AIM OF THE TASK -> For each line below that holds the word "export", make a copy.
-------- MATERIAL FOR THIS EXERCISE
Context: an optimization exercise on an open-source flow, tuned for small area, a short achievable clock period and few clock cycles. The choices shown serve that exercise and are no tape-out recipe.
At most, simulation tests tie the RTL to the original design; equivalence was not proved.

## cc_pool
module cc_pool #(
    parameter NCORES = 4         
) (
    input  wire                 clk,
    input  wire                 rst,
    input  wire                 cfg_target_op,
    input  wire                 cfg_palette,
    input  wire                 cfg_tie_red,
    input  wire                 cfg_rot_left,
    input  wire                 cfg_blue_arith,
    input  wire                 cfg_acc_first,
    input  wire [3:0]           cfg_arith_en,
    input  wire                 tick,
    input  wire [NCORES-1:0]    cell_valid,
    input  wire [32*NCORES-1:0] cell_data,
    input  wire [NCORES-1:0]    cell_last,
    output wire [NCORES-1:0]    cell_ready,
    output reg                  out_valid,
    output reg  [1:0]           out_core,
    output reg  [23:0]          out_rgb,
    input  wire                 out_ready,
    output wire [NCORES-1:0]    done
);
Size in the first run: roughly 190 I/O pins, about 23000 sq um of cells after synthesis.
clock: 15.5 ns
lec_check: 0
abc_area: 1
cap_margin: 20
core_margin: 2
core_utilization: 60
cts_buf_list: sky130_fd_sc_hd__clkbuf_16
cts_cluster_diameter: 60
cts_cluster_size: 25
slew_margin: 20
standard.sh (not shown) runs the stock make flow with config.mk's settings and CLKGATE_MAP_FILE= SYNTH_SCRIPT=/design/flow/synth_recipe.tcl, a recipe that flattens the netlist after the stock synthesis.
==> flow/flow/run.sh <==
#!/bin/bash
# Standard ORFS layout (the standard.sh, unchanged synthesis), with the
# timing repair steps aimed at a setup slack of 11 ns instead of 0.
bash standard.sh SETUP_SLACK_MARGIN=11 finish > standard.log 2>&1
Change:
--- a/flow/config.mk
+++ b/flow/config.mk
@@ -6,5 +6,4 @@
 export NUM_CORES = 4
 export LEC_CHECK = 0
-export ABC_AREA = 1
 export CAP_MARGIN = 20
 export CORE_MARGIN = 2
Effect: The new run ran to the end with no violations. Worst setup slack is better by 0.015 ns. Clock skew is higher by 0.0077 ns. Cell count is lower by 25%. Cell area is lower by 2.5%. Critical path depth is higher by 1. Routed wire length is lower by 14%.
----------------
EXPECTED OUTPUT ->
 export NUM_CORES = 4
 export LEC_CHECK = 0
-export ABC_AREA = 1
 export CAP_MARGIN = 20
 export CORE_MARGIN = 2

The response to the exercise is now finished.